**DIRECTIONS FOR THIS TASK**
From the first line onward, reproduce the records exactly; the final line to include is the one holding "[registers in the".

§

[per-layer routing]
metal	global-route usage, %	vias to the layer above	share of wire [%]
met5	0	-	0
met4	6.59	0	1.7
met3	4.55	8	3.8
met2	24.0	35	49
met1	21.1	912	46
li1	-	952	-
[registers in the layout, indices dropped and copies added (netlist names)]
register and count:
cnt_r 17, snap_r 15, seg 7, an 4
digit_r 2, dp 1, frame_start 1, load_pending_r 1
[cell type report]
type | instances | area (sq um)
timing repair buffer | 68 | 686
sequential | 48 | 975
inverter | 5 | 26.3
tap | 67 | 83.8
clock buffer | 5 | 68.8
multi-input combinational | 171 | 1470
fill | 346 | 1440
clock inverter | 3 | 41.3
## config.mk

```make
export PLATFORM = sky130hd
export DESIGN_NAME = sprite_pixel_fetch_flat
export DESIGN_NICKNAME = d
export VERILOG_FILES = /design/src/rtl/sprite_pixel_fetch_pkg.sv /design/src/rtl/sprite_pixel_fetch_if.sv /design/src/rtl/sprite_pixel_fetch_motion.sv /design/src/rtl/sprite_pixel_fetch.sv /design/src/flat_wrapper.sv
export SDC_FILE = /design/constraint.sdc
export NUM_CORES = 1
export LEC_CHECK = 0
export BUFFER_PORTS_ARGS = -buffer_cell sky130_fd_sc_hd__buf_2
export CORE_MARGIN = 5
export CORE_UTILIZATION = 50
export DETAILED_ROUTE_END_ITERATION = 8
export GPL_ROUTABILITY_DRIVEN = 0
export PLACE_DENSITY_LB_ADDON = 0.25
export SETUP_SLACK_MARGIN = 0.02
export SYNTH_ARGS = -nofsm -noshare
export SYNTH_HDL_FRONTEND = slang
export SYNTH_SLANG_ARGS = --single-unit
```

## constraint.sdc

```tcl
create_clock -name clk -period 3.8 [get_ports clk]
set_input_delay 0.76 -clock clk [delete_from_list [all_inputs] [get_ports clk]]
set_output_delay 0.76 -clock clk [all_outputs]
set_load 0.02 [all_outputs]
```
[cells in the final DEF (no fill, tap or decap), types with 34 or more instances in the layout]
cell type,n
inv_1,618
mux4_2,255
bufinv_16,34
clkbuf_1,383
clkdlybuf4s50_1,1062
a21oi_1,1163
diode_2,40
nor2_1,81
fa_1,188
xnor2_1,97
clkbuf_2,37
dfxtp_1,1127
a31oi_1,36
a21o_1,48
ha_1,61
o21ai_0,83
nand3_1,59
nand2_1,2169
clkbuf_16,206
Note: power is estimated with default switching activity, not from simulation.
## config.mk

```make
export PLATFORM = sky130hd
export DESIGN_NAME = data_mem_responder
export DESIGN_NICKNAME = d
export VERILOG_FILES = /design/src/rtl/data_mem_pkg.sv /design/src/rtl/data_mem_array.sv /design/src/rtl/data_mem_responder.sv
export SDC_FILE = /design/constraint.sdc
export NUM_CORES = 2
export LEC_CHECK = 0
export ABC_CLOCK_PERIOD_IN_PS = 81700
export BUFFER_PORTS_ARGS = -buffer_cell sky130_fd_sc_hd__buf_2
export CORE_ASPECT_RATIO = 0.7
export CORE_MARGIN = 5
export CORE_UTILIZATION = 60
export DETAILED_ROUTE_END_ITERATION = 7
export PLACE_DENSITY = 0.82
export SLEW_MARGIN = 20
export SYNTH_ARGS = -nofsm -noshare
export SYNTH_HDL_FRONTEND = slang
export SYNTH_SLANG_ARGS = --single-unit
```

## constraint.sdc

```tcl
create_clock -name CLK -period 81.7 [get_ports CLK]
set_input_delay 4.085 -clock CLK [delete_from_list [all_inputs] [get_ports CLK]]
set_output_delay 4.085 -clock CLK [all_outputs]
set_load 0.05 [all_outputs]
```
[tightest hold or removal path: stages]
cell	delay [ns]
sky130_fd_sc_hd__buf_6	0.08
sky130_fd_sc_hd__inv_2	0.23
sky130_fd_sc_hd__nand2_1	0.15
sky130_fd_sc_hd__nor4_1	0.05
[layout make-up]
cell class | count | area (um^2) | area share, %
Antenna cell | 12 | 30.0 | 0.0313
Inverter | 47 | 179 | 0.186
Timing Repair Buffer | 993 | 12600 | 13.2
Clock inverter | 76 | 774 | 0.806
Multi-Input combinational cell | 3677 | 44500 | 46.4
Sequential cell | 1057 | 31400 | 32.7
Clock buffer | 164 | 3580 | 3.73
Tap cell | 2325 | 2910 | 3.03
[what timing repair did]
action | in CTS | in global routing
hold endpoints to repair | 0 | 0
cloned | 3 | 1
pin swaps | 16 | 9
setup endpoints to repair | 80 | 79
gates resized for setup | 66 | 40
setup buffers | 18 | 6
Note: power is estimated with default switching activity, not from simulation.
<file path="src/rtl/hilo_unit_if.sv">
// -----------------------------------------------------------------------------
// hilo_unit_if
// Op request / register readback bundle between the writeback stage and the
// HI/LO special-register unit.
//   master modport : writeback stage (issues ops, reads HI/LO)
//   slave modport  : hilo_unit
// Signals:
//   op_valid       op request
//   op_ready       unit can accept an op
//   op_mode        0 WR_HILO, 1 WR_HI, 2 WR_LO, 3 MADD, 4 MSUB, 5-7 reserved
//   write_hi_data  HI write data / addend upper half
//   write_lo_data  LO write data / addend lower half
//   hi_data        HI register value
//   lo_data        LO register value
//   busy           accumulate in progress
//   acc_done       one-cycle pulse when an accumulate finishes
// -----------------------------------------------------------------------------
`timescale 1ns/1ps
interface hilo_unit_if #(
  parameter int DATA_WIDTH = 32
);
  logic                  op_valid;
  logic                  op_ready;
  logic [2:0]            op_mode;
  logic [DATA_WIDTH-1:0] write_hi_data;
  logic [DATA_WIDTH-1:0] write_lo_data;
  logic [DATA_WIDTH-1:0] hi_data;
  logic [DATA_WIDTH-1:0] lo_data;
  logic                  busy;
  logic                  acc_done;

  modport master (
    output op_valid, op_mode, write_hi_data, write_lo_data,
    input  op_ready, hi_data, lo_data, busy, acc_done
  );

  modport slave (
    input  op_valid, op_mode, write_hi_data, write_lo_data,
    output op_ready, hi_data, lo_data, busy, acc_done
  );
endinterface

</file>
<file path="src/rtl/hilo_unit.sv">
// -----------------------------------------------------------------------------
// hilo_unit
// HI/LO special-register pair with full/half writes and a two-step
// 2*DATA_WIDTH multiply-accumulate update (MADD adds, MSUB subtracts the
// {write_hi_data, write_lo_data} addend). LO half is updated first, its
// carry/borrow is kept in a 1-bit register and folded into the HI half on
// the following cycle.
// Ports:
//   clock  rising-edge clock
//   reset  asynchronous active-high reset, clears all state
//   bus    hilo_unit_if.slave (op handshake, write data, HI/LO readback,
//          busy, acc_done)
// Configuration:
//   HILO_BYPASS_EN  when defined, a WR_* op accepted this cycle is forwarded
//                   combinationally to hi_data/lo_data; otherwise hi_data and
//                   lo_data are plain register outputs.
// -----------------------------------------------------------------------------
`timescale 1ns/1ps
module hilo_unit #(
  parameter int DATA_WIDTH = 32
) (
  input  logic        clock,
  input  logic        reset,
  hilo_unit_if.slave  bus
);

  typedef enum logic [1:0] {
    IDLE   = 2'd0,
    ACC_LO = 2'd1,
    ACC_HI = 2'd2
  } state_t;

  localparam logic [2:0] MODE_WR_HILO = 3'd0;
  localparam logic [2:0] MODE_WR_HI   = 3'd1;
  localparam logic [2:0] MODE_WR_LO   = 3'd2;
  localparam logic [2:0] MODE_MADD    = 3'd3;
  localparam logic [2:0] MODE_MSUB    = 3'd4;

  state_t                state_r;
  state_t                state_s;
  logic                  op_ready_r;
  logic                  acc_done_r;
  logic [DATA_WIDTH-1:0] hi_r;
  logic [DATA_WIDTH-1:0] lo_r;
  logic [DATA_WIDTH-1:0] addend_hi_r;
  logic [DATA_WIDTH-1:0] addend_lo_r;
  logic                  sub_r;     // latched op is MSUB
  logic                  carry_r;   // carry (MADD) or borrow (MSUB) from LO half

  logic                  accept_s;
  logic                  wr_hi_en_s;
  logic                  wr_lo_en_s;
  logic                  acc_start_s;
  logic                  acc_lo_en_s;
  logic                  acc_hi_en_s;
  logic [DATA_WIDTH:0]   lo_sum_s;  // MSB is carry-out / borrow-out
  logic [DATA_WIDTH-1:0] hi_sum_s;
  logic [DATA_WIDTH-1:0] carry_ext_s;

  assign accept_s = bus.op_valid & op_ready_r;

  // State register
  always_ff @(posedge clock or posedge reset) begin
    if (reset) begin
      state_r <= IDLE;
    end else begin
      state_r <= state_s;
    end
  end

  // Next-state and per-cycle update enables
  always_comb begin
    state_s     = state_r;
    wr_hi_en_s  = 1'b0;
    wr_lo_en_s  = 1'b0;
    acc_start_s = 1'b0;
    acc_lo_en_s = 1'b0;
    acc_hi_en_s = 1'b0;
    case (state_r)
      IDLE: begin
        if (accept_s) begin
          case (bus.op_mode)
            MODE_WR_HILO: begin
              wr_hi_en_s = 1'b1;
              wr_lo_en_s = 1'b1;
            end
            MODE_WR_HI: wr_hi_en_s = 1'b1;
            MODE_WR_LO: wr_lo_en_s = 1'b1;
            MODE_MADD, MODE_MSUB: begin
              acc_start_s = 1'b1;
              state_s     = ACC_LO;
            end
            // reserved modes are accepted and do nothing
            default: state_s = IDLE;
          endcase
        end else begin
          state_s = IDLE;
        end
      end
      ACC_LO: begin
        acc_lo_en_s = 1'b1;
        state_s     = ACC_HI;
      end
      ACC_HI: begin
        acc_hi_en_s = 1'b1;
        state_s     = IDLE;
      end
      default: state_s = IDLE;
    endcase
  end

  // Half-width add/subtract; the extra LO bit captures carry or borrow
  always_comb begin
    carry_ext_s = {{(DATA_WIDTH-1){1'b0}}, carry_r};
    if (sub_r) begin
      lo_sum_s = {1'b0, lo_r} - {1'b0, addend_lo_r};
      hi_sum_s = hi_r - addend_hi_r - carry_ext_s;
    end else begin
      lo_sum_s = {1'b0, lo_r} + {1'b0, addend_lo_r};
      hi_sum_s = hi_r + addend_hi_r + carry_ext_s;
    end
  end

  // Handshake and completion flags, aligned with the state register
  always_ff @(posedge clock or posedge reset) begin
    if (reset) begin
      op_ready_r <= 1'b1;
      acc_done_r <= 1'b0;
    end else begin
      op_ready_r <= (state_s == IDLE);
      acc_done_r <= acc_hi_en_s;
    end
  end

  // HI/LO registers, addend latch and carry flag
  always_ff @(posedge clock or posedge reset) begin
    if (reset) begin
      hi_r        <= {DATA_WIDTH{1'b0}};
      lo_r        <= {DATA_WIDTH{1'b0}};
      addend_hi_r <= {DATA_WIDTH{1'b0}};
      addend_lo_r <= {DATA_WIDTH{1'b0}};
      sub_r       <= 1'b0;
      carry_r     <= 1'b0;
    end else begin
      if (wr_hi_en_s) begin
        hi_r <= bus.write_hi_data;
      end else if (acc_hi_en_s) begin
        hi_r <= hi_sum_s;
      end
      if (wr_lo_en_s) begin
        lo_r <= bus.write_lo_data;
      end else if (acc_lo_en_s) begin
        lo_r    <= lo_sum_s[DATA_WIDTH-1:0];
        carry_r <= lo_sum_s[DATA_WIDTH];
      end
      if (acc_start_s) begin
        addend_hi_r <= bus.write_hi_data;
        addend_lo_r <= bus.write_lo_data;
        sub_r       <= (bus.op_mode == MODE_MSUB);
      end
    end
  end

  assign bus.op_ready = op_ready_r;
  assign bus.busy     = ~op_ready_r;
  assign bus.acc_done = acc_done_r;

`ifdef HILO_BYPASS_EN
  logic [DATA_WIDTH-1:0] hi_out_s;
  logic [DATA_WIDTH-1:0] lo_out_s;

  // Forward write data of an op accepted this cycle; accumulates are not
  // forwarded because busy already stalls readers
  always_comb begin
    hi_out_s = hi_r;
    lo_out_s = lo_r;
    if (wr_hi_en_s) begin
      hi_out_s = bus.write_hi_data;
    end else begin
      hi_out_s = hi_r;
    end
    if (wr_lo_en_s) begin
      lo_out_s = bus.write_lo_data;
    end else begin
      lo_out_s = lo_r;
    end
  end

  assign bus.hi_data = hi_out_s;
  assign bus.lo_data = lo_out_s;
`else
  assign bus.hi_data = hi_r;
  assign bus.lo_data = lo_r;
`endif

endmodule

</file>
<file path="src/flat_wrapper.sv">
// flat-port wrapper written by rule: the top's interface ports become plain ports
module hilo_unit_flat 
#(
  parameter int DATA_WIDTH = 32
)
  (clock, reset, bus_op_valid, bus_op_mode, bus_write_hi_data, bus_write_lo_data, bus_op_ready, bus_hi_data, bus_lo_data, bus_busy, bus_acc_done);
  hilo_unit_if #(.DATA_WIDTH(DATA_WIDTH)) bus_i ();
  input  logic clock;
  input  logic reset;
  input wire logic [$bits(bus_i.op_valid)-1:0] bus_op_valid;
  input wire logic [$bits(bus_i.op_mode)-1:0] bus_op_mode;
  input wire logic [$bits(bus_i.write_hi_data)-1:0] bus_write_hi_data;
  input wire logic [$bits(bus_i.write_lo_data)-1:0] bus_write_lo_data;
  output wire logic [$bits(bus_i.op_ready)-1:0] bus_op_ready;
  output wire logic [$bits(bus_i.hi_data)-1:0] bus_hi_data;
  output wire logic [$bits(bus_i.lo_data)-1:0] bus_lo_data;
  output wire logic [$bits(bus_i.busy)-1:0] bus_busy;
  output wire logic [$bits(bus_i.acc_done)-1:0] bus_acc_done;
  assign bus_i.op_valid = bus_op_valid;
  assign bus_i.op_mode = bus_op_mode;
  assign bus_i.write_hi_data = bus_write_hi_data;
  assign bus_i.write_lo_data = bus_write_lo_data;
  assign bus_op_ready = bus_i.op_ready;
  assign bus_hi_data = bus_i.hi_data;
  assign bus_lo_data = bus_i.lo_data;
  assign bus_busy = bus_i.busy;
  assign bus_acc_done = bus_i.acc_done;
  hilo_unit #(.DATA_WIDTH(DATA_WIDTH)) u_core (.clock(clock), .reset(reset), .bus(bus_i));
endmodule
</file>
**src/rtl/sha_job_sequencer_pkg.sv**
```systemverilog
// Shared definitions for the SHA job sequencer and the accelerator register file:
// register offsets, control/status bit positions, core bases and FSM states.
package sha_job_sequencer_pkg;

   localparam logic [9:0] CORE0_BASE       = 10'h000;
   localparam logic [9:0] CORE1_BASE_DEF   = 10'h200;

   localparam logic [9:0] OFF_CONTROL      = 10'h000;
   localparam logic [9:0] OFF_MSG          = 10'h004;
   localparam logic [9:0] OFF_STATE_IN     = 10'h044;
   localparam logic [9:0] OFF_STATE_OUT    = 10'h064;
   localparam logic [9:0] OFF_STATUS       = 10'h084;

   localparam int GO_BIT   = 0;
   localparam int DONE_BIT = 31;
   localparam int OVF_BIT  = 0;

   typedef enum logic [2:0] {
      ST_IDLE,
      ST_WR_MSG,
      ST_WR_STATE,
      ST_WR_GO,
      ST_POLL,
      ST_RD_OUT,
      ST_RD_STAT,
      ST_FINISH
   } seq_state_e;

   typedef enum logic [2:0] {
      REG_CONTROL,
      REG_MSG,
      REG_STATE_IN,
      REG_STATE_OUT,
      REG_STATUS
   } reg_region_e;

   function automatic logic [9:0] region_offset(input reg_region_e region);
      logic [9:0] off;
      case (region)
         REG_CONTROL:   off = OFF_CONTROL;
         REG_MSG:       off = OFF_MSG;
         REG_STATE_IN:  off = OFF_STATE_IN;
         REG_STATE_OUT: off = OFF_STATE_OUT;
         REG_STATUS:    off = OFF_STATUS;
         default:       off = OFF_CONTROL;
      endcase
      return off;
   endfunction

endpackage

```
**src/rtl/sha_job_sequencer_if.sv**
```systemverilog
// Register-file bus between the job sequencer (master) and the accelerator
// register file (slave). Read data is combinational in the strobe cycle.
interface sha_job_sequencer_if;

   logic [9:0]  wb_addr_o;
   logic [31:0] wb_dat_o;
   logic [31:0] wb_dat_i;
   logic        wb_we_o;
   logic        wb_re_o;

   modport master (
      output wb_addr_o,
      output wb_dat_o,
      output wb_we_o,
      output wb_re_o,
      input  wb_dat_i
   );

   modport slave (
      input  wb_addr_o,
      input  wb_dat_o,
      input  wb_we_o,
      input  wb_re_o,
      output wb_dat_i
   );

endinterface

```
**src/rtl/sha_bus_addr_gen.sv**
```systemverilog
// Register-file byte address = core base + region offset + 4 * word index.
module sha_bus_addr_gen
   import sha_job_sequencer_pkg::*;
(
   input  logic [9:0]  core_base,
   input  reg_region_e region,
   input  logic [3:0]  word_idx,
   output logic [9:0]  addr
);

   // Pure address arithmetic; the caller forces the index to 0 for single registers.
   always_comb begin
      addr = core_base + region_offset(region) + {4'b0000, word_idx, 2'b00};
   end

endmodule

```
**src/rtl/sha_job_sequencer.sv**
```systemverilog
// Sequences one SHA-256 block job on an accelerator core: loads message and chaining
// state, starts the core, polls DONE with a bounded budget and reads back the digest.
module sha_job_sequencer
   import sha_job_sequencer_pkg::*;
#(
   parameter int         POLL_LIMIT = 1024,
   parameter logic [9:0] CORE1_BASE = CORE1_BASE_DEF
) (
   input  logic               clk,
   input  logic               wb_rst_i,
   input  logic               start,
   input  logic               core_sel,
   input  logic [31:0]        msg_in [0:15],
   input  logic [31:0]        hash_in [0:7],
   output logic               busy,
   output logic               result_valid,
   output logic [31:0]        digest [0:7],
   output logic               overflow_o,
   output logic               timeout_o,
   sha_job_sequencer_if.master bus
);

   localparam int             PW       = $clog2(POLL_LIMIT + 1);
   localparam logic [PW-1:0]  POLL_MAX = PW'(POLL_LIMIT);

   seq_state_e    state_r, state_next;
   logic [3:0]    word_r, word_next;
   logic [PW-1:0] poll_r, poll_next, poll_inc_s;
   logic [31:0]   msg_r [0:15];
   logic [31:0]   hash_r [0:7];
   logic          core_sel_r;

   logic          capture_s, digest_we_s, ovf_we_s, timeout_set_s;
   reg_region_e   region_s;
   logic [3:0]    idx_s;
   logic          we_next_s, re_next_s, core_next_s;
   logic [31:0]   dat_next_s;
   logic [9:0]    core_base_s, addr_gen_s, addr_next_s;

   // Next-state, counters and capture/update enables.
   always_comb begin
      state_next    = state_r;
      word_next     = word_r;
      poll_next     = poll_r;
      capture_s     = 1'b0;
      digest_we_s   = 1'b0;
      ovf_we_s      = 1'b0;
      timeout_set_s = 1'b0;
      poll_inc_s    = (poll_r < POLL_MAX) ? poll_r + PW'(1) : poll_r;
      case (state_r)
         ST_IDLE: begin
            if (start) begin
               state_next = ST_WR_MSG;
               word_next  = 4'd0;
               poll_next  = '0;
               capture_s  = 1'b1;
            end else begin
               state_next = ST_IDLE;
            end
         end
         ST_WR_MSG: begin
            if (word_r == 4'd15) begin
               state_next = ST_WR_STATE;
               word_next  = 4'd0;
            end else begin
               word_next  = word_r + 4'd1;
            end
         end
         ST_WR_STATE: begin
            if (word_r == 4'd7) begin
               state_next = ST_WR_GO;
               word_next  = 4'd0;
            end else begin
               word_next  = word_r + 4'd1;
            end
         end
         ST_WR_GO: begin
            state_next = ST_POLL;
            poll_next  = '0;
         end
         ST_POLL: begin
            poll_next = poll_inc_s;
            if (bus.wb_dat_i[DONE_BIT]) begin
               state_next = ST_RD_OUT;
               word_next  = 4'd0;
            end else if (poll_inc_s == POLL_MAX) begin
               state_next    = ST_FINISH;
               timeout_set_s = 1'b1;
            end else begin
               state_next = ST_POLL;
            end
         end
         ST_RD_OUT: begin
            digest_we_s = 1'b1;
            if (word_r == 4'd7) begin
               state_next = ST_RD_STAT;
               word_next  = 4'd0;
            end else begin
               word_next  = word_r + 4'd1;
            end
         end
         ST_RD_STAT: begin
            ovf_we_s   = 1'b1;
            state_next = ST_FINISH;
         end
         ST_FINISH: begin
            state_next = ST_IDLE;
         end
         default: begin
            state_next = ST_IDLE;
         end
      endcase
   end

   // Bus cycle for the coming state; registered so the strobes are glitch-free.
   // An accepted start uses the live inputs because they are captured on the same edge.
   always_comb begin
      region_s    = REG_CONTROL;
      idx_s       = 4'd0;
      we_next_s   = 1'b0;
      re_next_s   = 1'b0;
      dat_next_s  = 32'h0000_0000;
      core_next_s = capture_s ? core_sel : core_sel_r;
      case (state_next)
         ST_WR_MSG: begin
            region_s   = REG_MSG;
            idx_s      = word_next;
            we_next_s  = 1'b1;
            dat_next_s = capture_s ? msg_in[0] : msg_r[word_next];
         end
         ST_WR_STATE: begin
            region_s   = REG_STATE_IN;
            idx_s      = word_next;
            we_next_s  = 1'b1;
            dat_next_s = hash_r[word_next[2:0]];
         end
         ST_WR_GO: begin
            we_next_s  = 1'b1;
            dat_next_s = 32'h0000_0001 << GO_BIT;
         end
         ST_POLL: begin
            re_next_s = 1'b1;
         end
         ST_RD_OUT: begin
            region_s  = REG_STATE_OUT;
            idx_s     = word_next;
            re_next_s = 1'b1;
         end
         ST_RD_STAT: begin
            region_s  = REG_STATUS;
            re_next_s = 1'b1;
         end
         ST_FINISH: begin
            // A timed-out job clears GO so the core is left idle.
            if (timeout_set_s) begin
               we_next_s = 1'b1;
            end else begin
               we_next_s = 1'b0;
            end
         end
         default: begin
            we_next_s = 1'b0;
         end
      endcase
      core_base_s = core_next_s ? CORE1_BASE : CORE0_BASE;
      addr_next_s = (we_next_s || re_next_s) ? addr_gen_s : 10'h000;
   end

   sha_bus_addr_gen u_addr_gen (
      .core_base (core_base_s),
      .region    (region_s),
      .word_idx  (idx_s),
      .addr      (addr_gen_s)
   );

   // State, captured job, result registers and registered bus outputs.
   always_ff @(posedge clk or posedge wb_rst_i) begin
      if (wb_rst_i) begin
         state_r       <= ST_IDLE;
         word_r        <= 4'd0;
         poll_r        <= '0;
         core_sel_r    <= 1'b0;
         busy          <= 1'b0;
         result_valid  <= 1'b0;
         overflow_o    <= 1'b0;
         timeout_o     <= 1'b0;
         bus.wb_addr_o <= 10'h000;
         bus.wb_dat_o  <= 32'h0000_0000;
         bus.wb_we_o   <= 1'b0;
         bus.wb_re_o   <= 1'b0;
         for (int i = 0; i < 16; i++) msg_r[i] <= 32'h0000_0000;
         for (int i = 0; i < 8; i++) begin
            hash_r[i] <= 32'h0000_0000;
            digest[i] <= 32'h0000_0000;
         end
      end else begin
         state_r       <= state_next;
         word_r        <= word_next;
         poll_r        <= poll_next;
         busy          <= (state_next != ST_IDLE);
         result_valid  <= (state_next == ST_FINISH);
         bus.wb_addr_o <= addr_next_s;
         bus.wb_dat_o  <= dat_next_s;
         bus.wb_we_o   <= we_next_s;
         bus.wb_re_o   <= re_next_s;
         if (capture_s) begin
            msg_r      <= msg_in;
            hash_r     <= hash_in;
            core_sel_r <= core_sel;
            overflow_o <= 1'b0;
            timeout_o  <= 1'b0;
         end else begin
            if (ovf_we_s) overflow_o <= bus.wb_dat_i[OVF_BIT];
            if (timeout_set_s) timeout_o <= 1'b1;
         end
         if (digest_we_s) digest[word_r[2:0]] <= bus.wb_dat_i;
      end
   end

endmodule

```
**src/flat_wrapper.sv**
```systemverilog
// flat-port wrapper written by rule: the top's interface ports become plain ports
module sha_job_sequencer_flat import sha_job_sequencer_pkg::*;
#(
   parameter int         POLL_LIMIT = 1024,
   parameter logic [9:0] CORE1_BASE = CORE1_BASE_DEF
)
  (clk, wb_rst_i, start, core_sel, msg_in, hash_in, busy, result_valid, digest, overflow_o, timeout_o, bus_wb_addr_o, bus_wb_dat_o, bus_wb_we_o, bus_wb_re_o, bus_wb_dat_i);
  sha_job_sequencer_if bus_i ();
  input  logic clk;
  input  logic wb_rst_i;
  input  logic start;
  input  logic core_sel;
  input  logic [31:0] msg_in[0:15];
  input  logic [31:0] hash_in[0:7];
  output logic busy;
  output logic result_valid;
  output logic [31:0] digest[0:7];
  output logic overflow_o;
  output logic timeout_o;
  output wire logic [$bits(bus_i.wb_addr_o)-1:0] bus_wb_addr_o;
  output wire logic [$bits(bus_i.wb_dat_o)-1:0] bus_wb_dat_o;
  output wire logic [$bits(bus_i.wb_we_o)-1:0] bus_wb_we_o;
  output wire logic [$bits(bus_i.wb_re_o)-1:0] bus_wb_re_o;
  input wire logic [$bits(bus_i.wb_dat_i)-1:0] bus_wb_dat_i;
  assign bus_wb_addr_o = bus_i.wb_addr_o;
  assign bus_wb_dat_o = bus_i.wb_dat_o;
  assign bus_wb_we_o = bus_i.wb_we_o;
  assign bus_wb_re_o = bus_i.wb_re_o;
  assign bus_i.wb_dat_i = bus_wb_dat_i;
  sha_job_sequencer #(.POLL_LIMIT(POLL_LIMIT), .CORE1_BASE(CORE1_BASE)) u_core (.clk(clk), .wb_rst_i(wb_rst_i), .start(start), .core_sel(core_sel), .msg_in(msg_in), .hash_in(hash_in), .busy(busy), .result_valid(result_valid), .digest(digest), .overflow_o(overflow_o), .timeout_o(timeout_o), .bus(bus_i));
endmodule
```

§

**ANSWER TO THIS EXERCISE**
[per-layer routing]
metal	global-route usage, %	vias to the layer above	share of wire [%]
met5	0	-	0
met4	6.59	0	1.7
met3	4.55	8	3.8
met2	24.0	35	49
met1	21.1	912	46
li1	-	952	-
[registers in the layout, indices dropped and copies added (netlist names)]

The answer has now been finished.